As to defendant’s background, character, and prospects, they also are not
particularly favorable. Defendant has only a tenth grade education and, contrary to
defendant’s statement in his appellant’s opening brief, the probation report states he did
not earn his GED. Although defendant was self-employed as a landscaper, his age of 54
years at the time of sentencing and his physical condition, after abusing drugs since the
age of 14, including heroin since age 16, may limit his prospects of future self-
employment upon release from prison. Furthermore, his lengthy history of recidivism
and substance abuse supports the trial court’s finding that defendant falls within the spirit
of the three strikes law. The record shows the trial considered the Williams factors,
balanced the relevant facts, and did not abuse its broad discretion when denying
defendant’s Romero motion.
32
VIII
CUMULATIVE ERROR
Defendant asserts reversal of his convictions is required based on the cumulative
effect of errors collectively undermining the fundamental fairness of his trial and the
reliability of his guilty verdict. Because we have found no errors, defendant’s claim of
cumulative error also fails. (People v. Seaton (2001) 26 Cal.4th 598, 639.)
IX
DISPOSITION
The judgment is affirmed.
NOT TO BE PUBLISHED IN OFFICIAL REPORTS
CODRINGTON J.
We concur:
KING Acting P. J.
MILLER J.
33
AI Brief
AI-generated · verify before citing
Holding. The court affirmed the defendant's conviction for possession of heroin for sale, holding that the expert testimony provided was admissible and that the defendant had personally waived his Fourth Amendment rights regarding the search of his cell phones.
Issues
Whether trial counsel provided ineffective assistance by failing to object to expert testimony regarding the defendant's intent to sell heroin.
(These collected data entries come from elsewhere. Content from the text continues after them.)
File: src/rtl/uart_pkg.sv
// Shared types and parity helper for the UART transceiver.
package uart_pkg;

  typedef enum logic [1:0] {
    PAR_NONE = 2'd0,
    PAR_ODD  = 2'd1,
    PAR_EVEN = 2'd2
  } parity_e;

  typedef enum logic [2:0] {
    RX_IDLE,
    RX_START,
    RX_DATA,
    RX_PARITY,
    RX_STOP
  } rx_state_e;

  typedef enum logic [2:0] {
    TX_IDLE,
    TX_START,
    TX_DATA,
    TX_PARITY,
    TX_STOP
  } tx_state_e;

  localparam int MAX_DATA_BITS = 9;

  // Narrower words are zero-extended by the caller; zeros do not change the XOR.
  function automatic logic parity_bit(input logic [MAX_DATA_BITS-1:0] data,
                                      input parity_e mode);
    logic p;
    p = ^data;
    case (mode)
      PAR_EVEN: parity_bit = p;
      PAR_ODD:  parity_bit = ~p;
      default:  parity_bit = 1'b0;
    endcase
  endfunction

endpackage

File: src/rtl/uart_fifo.sv
// Receive FIFO: push/pop in the same cycle is legal even when full or empty.
module uart_fifo
  import uart_pkg::*;
#(
  parameter int DATA_W = 8,
  parameter int DEPTH  = 4
) (
  input  logic              clk_i,
  input  logic              rst_n_i,
  input  logic              push,
  input  logic [DATA_W-1:0] push_data,
  input  logic              pop,
  output logic [DATA_W-1:0] head,
  output logic              empty,
  output logic              overflow
);

  localparam int PTR_W = (DEPTH > 1) ? $clog2(DEPTH) : 1;

  logic [DATA_W-1:0] mem [DEPTH];
  logic [PTR_W-1:0]  wr_ptr;
  logic [PTR_W-1:0]  rd_ptr;
  logic [PTR_W:0]    count;
  logic              full;
  logic              do_push;
  logic              do_pop;

  assign empty    = (count == '0);
  assign full     = (count == (PTR_W+1)'(DEPTH));
  assign do_pop   = pop && !empty;
  assign do_push  = push && (!full || do_pop);
  assign overflow = push && full && !do_pop;
  assign head     = mem[rd_ptr];

  always_ff @(posedge clk_i or negedge rst_n_i) begin
    if (!rst_n_i) begin
      wr_ptr <= '0;
      rd_ptr <= '0;
      count  <= '0;
      for (int i = 0; i < DEPTH; i++) mem[i] <= '0;
    end else begin
      if (do_push) begin
        mem[wr_ptr] <= push_data;
        wr_ptr      <= wr_ptr + PTR_W'(1);
      end
      if (do_pop) rd_ptr <= rd_ptr + PTR_W'(1);
      case ({do_push, do_pop})
        2'b10:   count <= count + (PTR_W+1)'(1);
        2'b01:   count <= count - (PTR_W+1)'(1);
        default: count <= count;
      endcase
    end
  end

endmodule

File: src/rtl/uart_xcvr.sv
// Full-duplex UART: synchronised RX FSM into a FIFO, valid/ready TX FSM.
//
// state  | meaning (RX and TX share names)
// IDLE   | line idle; TX accepts a word here
// START  | start bit (RX: wait to mid-bit and confirm low)
// DATA   | data bits, LSB first
// PARITY | optional parity bit
// STOP   | stop bit(s); RX leaves at mid stop bit
module uart_xcvr
  import uart_pkg::*;
#(
  parameter int CLKS_PER_BIT = 16,
  parameter int DATA_BITS    = 8,
  parameter int PARITY       = 0,
  parameter int STOP_BITS    = 1,
  parameter int FIFO_DEPTH   = 4
) (
  input  logic                 clk_i,
  input  logic                 rst_n_i,
  input  logic                 rx_i,
  output logic                 tx_o,
  input  logic [DATA_BITS-1:0] tx_data_i,
  input  logic                 tx_valid_i,
  output logic                 tx_ready_o,
  output logic [DATA_BITS-1:0] rx_data_o,
  output logic                 rx_valid_o,
  input  logic                 rx_ready_i,
  output logic [DATA_BITS-1:0] last_byte_o,
  input  logic                 clr_err_i,
  output logic                 parity_err_o,
  output logic                 frame_err_o,
  output logic                 overrun_o,
  output logic                 err_o
);

  localparam int CNT_W = $clog2(STOP_BITS * CLKS_PER_BIT) + 1;
  localparam logic [CNT_W-1:0] CNT_BIT  = CNT_W'(CLKS_PER_BIT - 1);
  localparam logic [CNT_W-1:0] CNT_HALF = CNT_W'(CLKS_PER_BIT / 2 - 1);
  localparam logic [CNT_W-1:0] CNT_STOP = CNT_W'(STOP_BITS * CLKS_PER_BIT - 1);
  localparam logic [3:0]       LAST_IDX = 4'(DATA_BITS - 1);
  localparam logic [1:0]       PAR_SEL  = PARITY[1:0];
  localparam parity_e          PAR_MODE = parity_e'(PAR_SEL);
  localparam bit               HAS_PAR  = (PARITY != 0);

  // ---------------- RX ----------------
  logic                 rx_q1, rx_s;
  rx_state_e            rx_state, rx_nxt;
  logic [CNT_W-1:0]     rx_cnt;
  logic [3:0]           rx_idx;
  logic [DATA_BITS-1:0] rx_shift;
  logic                 rx_par;
  logic                 rx_tick;
  logic                 frame_done, par_ok, rx_good, set_frame, set_par;
  logic                 fifo_empty, fifo_overflow, rx_pop;

  always_ff @(posedge clk_i or negedge rst_n_i) begin
    if (!rst_n_i) begin
      rx_q1 <= 1'b1;
      rx_s  <= 1'b1;
    end else begin
      rx_q1 <= rx_i;
      rx_s  <= rx_q1;
    end
  end

  assign rx_tick = (rx_cnt == '0);

  always_ff @(posedge clk_i or negedge rst_n_i) begin
    if (!rst_n_i) rx_state <= RX_IDLE;
    else          rx_state <= rx_nxt;
  end

  always_comb begin
    rx_nxt = rx_state;
    case (rx_state)
      RX_IDLE:   if (!rx_s) rx_nxt = RX_START;
      RX_START:  if (rx_tick) rx_nxt = rx_s ? RX_IDLE : RX_DATA;
      RX_DATA:   if (rx_tick && rx_idx == LAST_IDX) rx_nxt = HAS_PAR ? RX_PARITY : RX_STOP;
      RX_PARITY: if (rx_tick) rx_nxt = RX_STOP;
      RX_STOP:   if (rx_tick) rx_nxt = RX_IDLE;
      default:   rx_nxt = RX_IDLE;
    endcase
  end

  always_comb begin
    frame_done = (rx_state == RX_STOP) && rx_tick;
    par_ok     = !HAS_PAR || (rx_par == parity_bit(MAX_DATA_BITS'(rx_shift), PAR_MODE));
    rx_good    = frame_done && rx_s && par_ok;
    set_frame  = frame_done && !rx_s;
    set_par    = frame_done && !par_ok;
  end

  always_ff @(posedge clk_i or negedge rst_n_i) begin
    if (!rst_n_i) begin
      rx_cnt   <= '0;
      rx_idx   <= '0;
      rx_shift <= '0;
      rx_par   <= 1'b0;
    end else begin
      case (rx_state)
        RX_IDLE: rx_cnt <= CNT_HALF;
        RX_START: begin
          if (rx_tick) begin
            rx_cnt <= CNT_BIT;
            rx_idx <= '0;
          end else rx_cnt <= rx_cnt - CNT_W'(1);
        end
        RX_DATA: begin
          if (rx_tick) begin
            rx_shift <= {rx_s, rx_shift[DATA_BITS-1:1]};
            rx_idx   <= rx_idx + 4'(1);
            rx_cnt   <= CNT_BIT;
          end else rx_cnt <= rx_cnt - CNT_W'(1);
        end
        RX_PARITY: begin
          if (rx_tick) begin
            rx_par <= rx_s;
            rx_cnt <= CNT_BIT;
          end else rx_cnt <= rx_cnt - CNT_W'(1);
        end
        RX_STOP: if (!rx_tick) rx_cnt <= rx_cnt - CNT_W'(1);
        default: rx_cnt <= CNT_HALF;
      endcase
    end
  end

  // last_byte_o tracks every good frame, even one the full FIFO drops.
  always_ff @(posedge clk_i or negedge rst_n_i) begin
    if (!rst_n_i) last_byte_o <= '0;
    else if (rx_good) last_byte_o <= rx_shift;
  end

  assign rx_valid_o = !fifo_empty;
  assign rx_pop     = rx_valid_o && rx_ready_i;

  uart_fifo #(.DATA_W(DATA_BITS), .DEPTH(FIFO_DEPTH)) u_fifo (
    .clk_i     (clk_i),
    .rst_n_i   (rst_n_i),
    .push      (rx_good),
    .push_data (rx_shift),
    .pop       (rx_pop),
    .head      (rx_data_o),
    .empty     (fifo_empty),
    .overflow  (fifo_overflow)
  );

  // Set wins over a simultaneous clear.
  always_ff @(posedge clk_i or negedge rst_n_i) begin
    if (!rst_n_i) begin
      parity_err_o <= 1'b0;
      frame_err_o  <= 1'b0;
      overrun_o    <= 1'b0;
    end else begin
      parity_err_o <= set_par       | (parity_err_o & ~clr_err_i);
      frame_err_o  <= set_frame     | (frame_err_o  & ~clr_err_i);
      overrun_o    <= fifo_overflow | (overrun_o    & ~clr_err_i);
    end
  end

  assign err_o = parity_err_o | frame_err_o | overrun_o;

  // ---------------- TX ----------------
  tx_state_e            tx_state, tx_nxt;
  logic [CNT_W-1:0]     tx_cnt;
  logic [3:0]           tx_idx;
  logic [DATA_BITS-1:0] tx_shift;
  logic                 tx_par_bit;
  logic                 tx_tick;

  assign tx_tick = (tx_cnt == '0);

  always_ff @(posedge clk_i or negedge rst_n_i) begin
    if (!rst_n_i) tx_state <= TX_IDLE;
    else          tx_state <= tx_nxt;
  end

  always_comb begin
    tx_nxt = tx_state;
    case (tx_state)
      TX_IDLE:   if (tx_valid_i) tx_nxt = TX_START;
      TX_START:  if (tx_tick) tx_nxt = TX_DATA;
      TX_DATA:   if (tx_tick && tx_idx == LAST_IDX) tx_nxt = HAS_PAR ? TX_PARITY : TX_STOP;
      TX_PARITY: if (tx_tick) tx_nxt = TX_STOP;
      TX_STOP:   if (tx_tick) tx_nxt = TX_IDLE;
      default:   tx_nxt = TX_IDLE;
    endcase
  end

  always_comb begin
    tx_ready_o = (tx_state == TX_IDLE);
  end

  // tx_o is loaded alongside each state change so the line moves with the FSM.
  always_ff @(posedge clk_i or negedge rst_n_i) begin
    if (!rst_n_i) begin
      tx_o       <= 1'b1;
      tx_cnt     <= '0;
      tx_idx     <= '0;
      tx_shift   <= '0;
      tx_par_bit <= 1'b0;
    end else begin
      case (tx_state)
        TX_IDLE: begin
          if (tx_valid_i) begin
            tx_shift   <= tx_data_i;
            tx_par_bit <= parity_bit(MAX_DATA_BITS'(tx_data_i), PAR_MODE);
            tx_cnt     <= CNT_BIT;
            tx_idx     <= '0;
            tx_o       <= 1'b0;
          end
        end
        TX_START: begin
          if (tx_tick) begin
            tx_cnt   <= CNT_BIT;
            tx_o     <= tx_shift[0];
            tx_shift <= tx_shift >> 1;
          end else tx_cnt <= tx_cnt - CNT_W'(1);
        end
        TX_DATA: begin
          if (tx_tick) begin
            tx_idx <= tx_idx + 4'(1);
            tx_cnt <= CNT_BIT;
            if (tx_idx == LAST_IDX) begin
              if (HAS_PAR) tx_o <= tx_par_bit;
              else begin
                tx_o   <= 1'b1;
                tx_cnt <= CNT_STOP;
              end
            end else begin
              tx_o     <= tx_shift[0];
              tx_shift <= tx_shift >> 1;
            end
          end else tx_cnt <= tx_cnt - CNT_W'(1);
        end
        TX_PARITY: begin
          if (tx_tick) begin
            tx_cnt <= CNT_STOP;
            tx_o   <= 1'b1;
          end else tx_cnt <= tx_cnt - CNT_W'(1);
        end
        TX_STOP: if (!tx_tick) tx_cnt <= tx_cnt - CNT_W'(1);
        default: tx_o <= 1'b1;
      endcase
    end
  end

endmodule
File: config.mk
export PLATFORM = sky130hd
export DESIGN_NAME = uart_xcvr
export DESIGN_NICKNAME = d
export VERILOG_FILES = /design/src/rtl/uart_pkg.sv /design/src/rtl/uart_fifo.sv /design/src/rtl/uart_xcvr.sv
export SDC_FILE = /design/constraint.sdc
export NUM_CORES = 1
export LEC_CHECK = 0
export CORE_MARGIN = 2
export CORE_UTILIZATION = 37
export DETAILED_ROUTE_END_ITERATION = 12
export SYNTH_ARGS = -nofsm -noshare
export SYNTH_HDL_FRONTEND = slang
export SYNTH_SLANG_ARGS = --single-unit
File: constraint.sdc
create_clock -name clk_i -period 3 [get_ports clk_i]
set_input_delay 0.6 -clock clk_i [delete_from_list [all_inputs] [get_ports clk_i]]
set_output_delay 0.6 -clock clk_i [all_outputs]
set_load 0.02 [all_outputs]
==> results.json, run 1 <==
{
  "status": "finished, final reports clean",
  "finalSetupTns_ns": 0,
  "hp-class": "input port to asynchronous set/reset pin",
  "cts_tree": "done",
  "fp.dieH_um": 115,
  "fin_cells": 557,
  "wl_met3_um": 304,
  "endpoint_kind": "register",
  "cts_setup_buffers": 0,
  "min_period_ns": 2.67,
  "grt_pass1_wl_um": 14800,
  "clkLatencyLatePin_ns": 0.34,
  "clockRootBuffer": "clkbuf_16",
  "viasPerCell": 5.30,
  "post_cts_resized": 0,
  "hpwlAfterDp_um": 5760,
  "skew_ns": 0.00809,
  "place_congestion": 0.781,
  "ant_nets": 0,
  "yosysSeqAreaShare": 0.516,
  "wl_met1_um": 4040,
  "route.met2.wl_um": 4100,
  "ir_worst_vdd_mv": 0.367,
  "h-tree-depth": 3,
  "postSynthCellCount": 366,
  "r2r_start": "rx_cnt[0]",
  "postPlaceCellArea_mm2": 0.00505,
  "leakage_nw": 2.40,
  "cp_cell_sequence": "inv_1 -> ha_1 -> or4b_4 -> nor4b_4 -> buf_4 -> and2_1 -> mux2_2",
  "drt-initial-drc-count": 175,
  "synth_nets": 391,
  "drv_slew": 0,
  "areaGrowthSynthToFinish_pct": 18.6,
  "start_kind": "register",
  "ys_ff_latch": 93,
  "rrSetupSlack_ns": 0.33,
  "rows": 40,
  "dieArea_mm2": 0.0131,
  "grt_usage": 0.145,
  "synth_edf_count": 0,
  "path_buf_inv": 2,
  "cts_sinks": 93,
  "ys_types": 59,
  "slew-limit-headroom": 0.590,
  "slowest_delay_ns": 0.54,
  "drc_errors": 0,
  "antenna_found_initial": 0,
  "final_nets": 430,
  "start_util": 0.378,
  "fin_crit_sh": 0.891,
  "rsz0062_at_grt": "false",
  "syn_area_mm2": 0.00452,
  "final-setup-viol-count": 0,
  "top_layer_used": "met4",
  "worstRegToRegCells": 7,
  "finalInstanceArea_mm2": 0.00536,
  "dp_cells": 541,
  "vias": 2954,
  "r2r_end": "u_fifo.mem[12]",
  "io_pins": 37,
  "die_x_um": 115,
  "max_freq_mhz": 374,
  "cts_buffer_depth": 2,
  "critical-path-slowest-cell": "or4b_4",
  "path_delay_family": "simple AND/OR/NAND/NOR gates",
  "power_mw": 4.07,
  "drive_gt1_frac": 0.278,
  "hold_viol": 0,
  "powerDensity_mw_per_mm2": 759,
  "routed_wl_um": 8680,
  "arrival_ns": 2.90,
  "place.port_buffers": 36,
  "dr.pass1.iters": 4,
  "grt_max_degree": 59,
  "path_clk_slew_ns": 0.06,
  "synthFlopType": "dfrtp_1",
  "tightest_slew_ns": 0.613,
  "grt_pass1_vias": 2981,
  "grt_remaining_overflow": 0,
  "async_flop_share": 1.00,
  "cts_buffers": 9,
  "cp.required_ns": 3.23,
  "maxCapViolations": 0,
  "synth_area_per_cell_um2": 12.3,
  "worstSetupPathType": "register to register",
  "antennaDiodeCount": 0,
  "wl_per_cell_um": 15.6,
  "core_mm2": 0.0120,
  "ctsHoldBuffers": 0,
  "crit_fanout": 8,
  "synth_warnings": 0
}
==> layout by cell type (no fill, tap or decap), types with 6 or more instances in the layout <==
cell,instances
dfrtp_1,90
mux2_2,64
clkdlybuf4s50_1,35
nor2_1,26
o21ai_0,17
inv_1,14
nand2_1,13
nand3_1,11
a21oi_1,11
buf_4,11
ha_1,10
clkbuf_16,9
mux4_2,8
xnor2_1,6
a22o_1,6
==> metal layers <==
| layer | vias up | global-route usage |
|---|---|---|
| met5 | - | 0 |
| met4 | 0 | 0.0732 |
| met3 | 18 | 0.0334 |
| met2 | 47 | 0.227 |
| met1 | 1480 | 0.190 |
| li1 | 1409 | - |
==> how the worst max path moves through the flow <==
stage	from	endpoint	slack [ns]	cells past startpoint
CTS	rx_cnt[0]	u_fifo.mem[12]	0.29	7
floorplan	rx_cnt[0]	u_fifo.count[1]	0.50	9
finish	rx_cnt[0]	u_fifo.mem[12]	0.33	7
global route	rx_cnt[0]	u_fifo.mem[8]	0.13	7
global placement	rx_ready_i	u_fifo.mem[14]	0.35	7
detailed placement	rx_ready_i	u_fifo.mem[12]	0.29	7
==> where the power goes <==
group | leakage [nW] | switching, mW | internal, mW | total [mW]
Sequential | 1.21 | 0.281 | 1.48 | 1.76
Combinational | 1.04 | 0.554 | 0.591 | 1.14
Clock | 0.152 | 0.478 | 0.691 | 1.17
==> sequential cells by signal (all words and copies together), names as in the netlist <==
name,cells
u_fifo.mem,32
last_byte_o,8
rx_shift,8
tx_shift,8
rx_cnt,5
tx_cnt,5
rx_idx,4
tx_idx,4
rx_state,3
tx_state,3
u_fifo.count,3
u_fifo.rd_ptr,2
u_fifo.wr_ptr,2
frame_err_o,1
overrun_o,1
parity_err_o,1
rx_q1,1
rx_s,1
tx_o,1
==> through the flow <==
stage          hold WS (ns)  utilization  setup WS, ns
2_1_floorplan         0.304            -         0.502
6_report              0.216        0.448         0.327
3_3_place_gp          0.348        0.422         0.348
3_5_place_dp          0.347        0.422         0.291
4_1_cts               0.228        0.448         0.293
5_1_grt               0.246        0.448         0.134
==> Yosys cell counts, types with 4 or more instances <==
cell type / instances / area [µm²]
or3_1: 4 / 25.0
ha_1: 10 / 125
buf_6: 4 / 45.0
nor2_1: 26 / 97.6
nor3_1: 5 / 25.0
dfrtp_1: 90 / 2250
a22o_1: 6 / 52.6
nand3_1: 11 / 55.1
nand2_1: 13 / 48.8
xor2_1: 4 / 35.0
and2_1: 5 / 31.3
xnor2_1: 6 / 52.6
inv_1: 14 / 52.6
clkbuf_1: 12 / 45.0
a21oi_1: 11 / 55.1
mux2_2: 64 / 721
o21ai_0: 17 / 85.1
mux4_2: 8 / 180
==> area by class of cell <==
type | count | area [µm²]
inverters | 14 | 52.6
clock inverters | 5 | 56.3
flip-flops and latches | 93 | 2330
multi-input cells | 240 | 2030
clock buffers | 11 | 253
repair buffers | 47 | 453
fillers | 1088 | 6600
well taps | 147 | 184
==> worst reg2reg max path, stage by stage (launching register included) <==
cell and delay (ns):
dfrtp_1 0.41, inv_1 0.07, ha_1 0.23, or4b_4 0.54, nor4b_4 0.33, buf_4 0.19, and2_1 0.42, mux2_2 0.40
==> cell families after synthesis <==
| group | after synthesis | share of synthesized area |
|---|---|---|
| flip-flops | 93 | 0.516 |
| AO/OA/AOI/OAI | 57 | 0.0856 |
| multiplexers | 72 | 0.199 |
| buffers and inverters | 33 | 0.0346 |
| XOR/XNOR | 10 | 0.0194 |
| adder cells (fa/ha/maj) | 12 | 0.0343 |
| AND/OR/NAND/NOR | 89 | 0.111 |
Power figures use the tool's default switching activity.
==> inputs of run 2 (changes only) <==
--- a/config.mk
+++ b/config.mk
@@ -7,6 +7,7 @@
 export LEC_CHECK = 0
 export CORE_MARGIN = 2
 export CORE_UTILIZATION = 37
+export CTS_CLUSTER_DIAMETER = 120
 export DETAILED_ROUTE_END_ITERATION = 12
 export SYNTH_ARGS = -nofsm -noshare
 export SYNTH_HDL_FRONTEND = slang
==> results of run 2 <==
Final layout, timing and power as in run 1 (identical DEF).
==> inputs of run 3 (changes only) <==
--- a/config.mk
+++ b/config.mk
@@ -5,6 +5,7 @@
 export SDC_FILE = /design/constraint.sdc
 export NUM_CORES = 1
 export LEC_CHECK = 0
+export CORE_ASPECT_RATIO = 1.25
 export CORE_MARGIN = 2
 export CORE_UTILIZATION = 37
 export CTS_CLUSTER_DIAMETER = 120
==> results.json, run 3 (synthesis gave the netlist of run 1 again) <==
{
  "status": "finished, final reports clean",
  "skew_ns": 0.00704,
  "min_period_ns": 2.61,
  "grt_pass1_vias": 3054,
  "wl_per_cell_um": 15.6,
  "core_mm2": 0.0120,
  "r2r_end": "u_fifo.mem[24]",
  "drive_gt1_frac": 0.273,
  "grt_max_degree": 49,
  "finalSetupTns_ns": 0,
  "grt_remaining_overflow": 0,
  "ctsHoldBuffers": 0,
  "wl_met3_um": 259,
  "max_freq_mhz": 383,
  "ant_nets": 0,
  "rows": 45,
  "largest_reg_flops": 32,
  "seqCellArea_mm2": 0.00233,
  "path_clk_slew_ns": 0.06,
  "start_util": 0.375,
  "leakage_nw": 2.39,
  "worstRegToRegCells": 7,
  "vias": 2958,
  "place_congestion": 0.758,
  "slew-limit-headroom": 0.566,
  "top_layer_used": "met4",
  "rsz0062_at_grt": "false",
  "final_nets": 430,
  "rrSetupSlack_ns": 0.39,
  "dp_cells": 558,
  "tightest_slew_ns": 0.651,
  "final-setup-viol-count": 0,
  "hpwlAfterDp_um": 5890,
  "die_x_um": 103,
  "fillCellCount": 1150,
  "cts_buffer_depth": 2,
  "h-tree-depth": 3,
  "clkLatencyLatePin_ns": 0.34,
  "antennaDiodeCount": 0,
  "dr.pass1.iters": 4,
  "maxCapViolations": 0,
  "drv_slew": 0,
  "place.port_buffers": 36,
  "start_kind": "register",
  "crit_fanout": 8,
  "fp.dieH_um": 128,
  "hp-class": "input port to asynchronous set/reset pin",
  "grt_pass1_wl_um": 14900,
  "r2r_start": "rx_cnt[1]",
  "cts_sinks": 93,
  "route.met2.wl_um": 4620,
  "clockRootBuffer": "clkbuf_16",
  "mostFrequentLayoutCell": "dfrtp_1",
  "mostFrequentLayoutCells": "90 x dfrtp_1, 64 x mux2_2, 35 x clkdlybuf4s50_1",
  "viasPerCell": 5.15,
  "arrival_ns": 2.83,
  "areaGrowthSynthToFinish_pct": 18.6,
  "hold_viol": 0,
  "drc_errors": 0,
  "fin_cells": 574,
  "postPlaceCellArea_mm2": 0.00507,
  "io_pins": 37,
  "post_cts_resized": 0,
  "largest_register": "u_fifo.mem",
  "endpoint_kind": "register",
  "cts_buffers": 9,
  "ir_worst_vdd_mv": 0.339,
  "dieArea_mm2": 0.0131,
  "hold_slack_ns": 0.289,
  "cp.required_ns": 3.22,
  "wl_met1_um": 3920,
  "grt_usage": 0.147,
  "fin_util": 0.445,
  "routed_wl_um": 8950,
  "powerDensity_mw_per_mm2": 747,
  "multi_input_area_mm2": 0.00203,
  "cts_setup_buffers": 0,
  "finalInstanceArea_mm2": 0.00536,
  "fin_crit_sh": 0.871,
  "cts_tree": "done",
  "drt-initial-drc-count": 116,
  "antenna_found_initial": 0,
  "worstSetupPathType": "register to register"
}
run 3: layer usage:
layer  vias up  GRT usage
met5         -          0
met4         0     0.0681
met3        11     0.0246
li1       1398          -
met2        48      0.251
met1      1501      0.181
run 3: worst max-delay path, stage by stage, from the launching register on:
cell and delay [ns]:
dfrtp_1 0.38, inv_1 0.09, ha_1 0.21, or4b_4 0.53, nor4b_4 0.32, buf_4 0.19
and2_1 0.40, mux2_2 0.39
run 3: area by class of cell:
cell class,count,area share
Inverter,14,0.00981
Sequential cell,93,0.435
Tap cell,164,0.0383
Clock inverter,5,0.00981
Timing Repair Buffer,47,0.0845
Clock buffer,11,0.0434
Multi-Input combinational cell,240,0.379
run 3: how the worst max path moves through the flow:
stage          startpoint  slack (ns)  depth (start not counted)              end
2_1_floorplan   rx_cnt[0]        0.50                          9  u_fifo.count[1]
3_3_place_gp   rx_ready_i        0.34                         11  u_fifo.count[2]
3_5_place_dp   rx_ready_i        0.32                         11  u_fifo.count[2]
4_1_cts         rx_cnt[1]        0.36                          7   u_fifo.mem[30]
5_1_grt         rx_cnt[1]        0.29                          7   u_fifo.mem[13]
6_report        rx_cnt[1]        0.39                          7   u_fifo.mem[24]
run 3: report_power, final:
| part | leakage [nW] | switching (mW) | internal (mW) |
|---|---|---|---|
| clock | 0.139 | 0.462 | 0.642 |
| combinational | 1.04 | 0.558 | 0.589 |
| sequential | 1.21 | 0.278 | 1.48 |
| total | 2.39 | 1.30 | 2.71 |
run 3: metrics by stage:
stage                     power, mW  setup slack, ns
after floorplan                2.61            0.502
after global placement         2.89            0.341
after detailed placement       2.93            0.321
after CTS                      4.05            0.360
after global routing           4.27            0.286
final                          4.00            0.387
Whether trial counsel provided ineffective assistance or exceeded his authority by stipulating to the search of the defendant's cell phones.
Whether the trial court erred in failing to sua sponte instruct the jury with CALCRIM No. 225.
Whether the trial court abused its discretion in denying the defendant's Romero motion to strike a prior felony conviction.
Disposition. Affirmed.
Quotations verified verbatim against the opinion
“Lackey’s expert opinion testimony did not usurp the fact finders’ function. Rather, it assisted the fact finder in providing insight into the significance of evidence supporting a finding of possession of heroin for sale.”
“The record provides sufficient evidence establishing that defendant intentionally and knowingly waived his Fourth Amendment search and seizure rights to his cell phones.”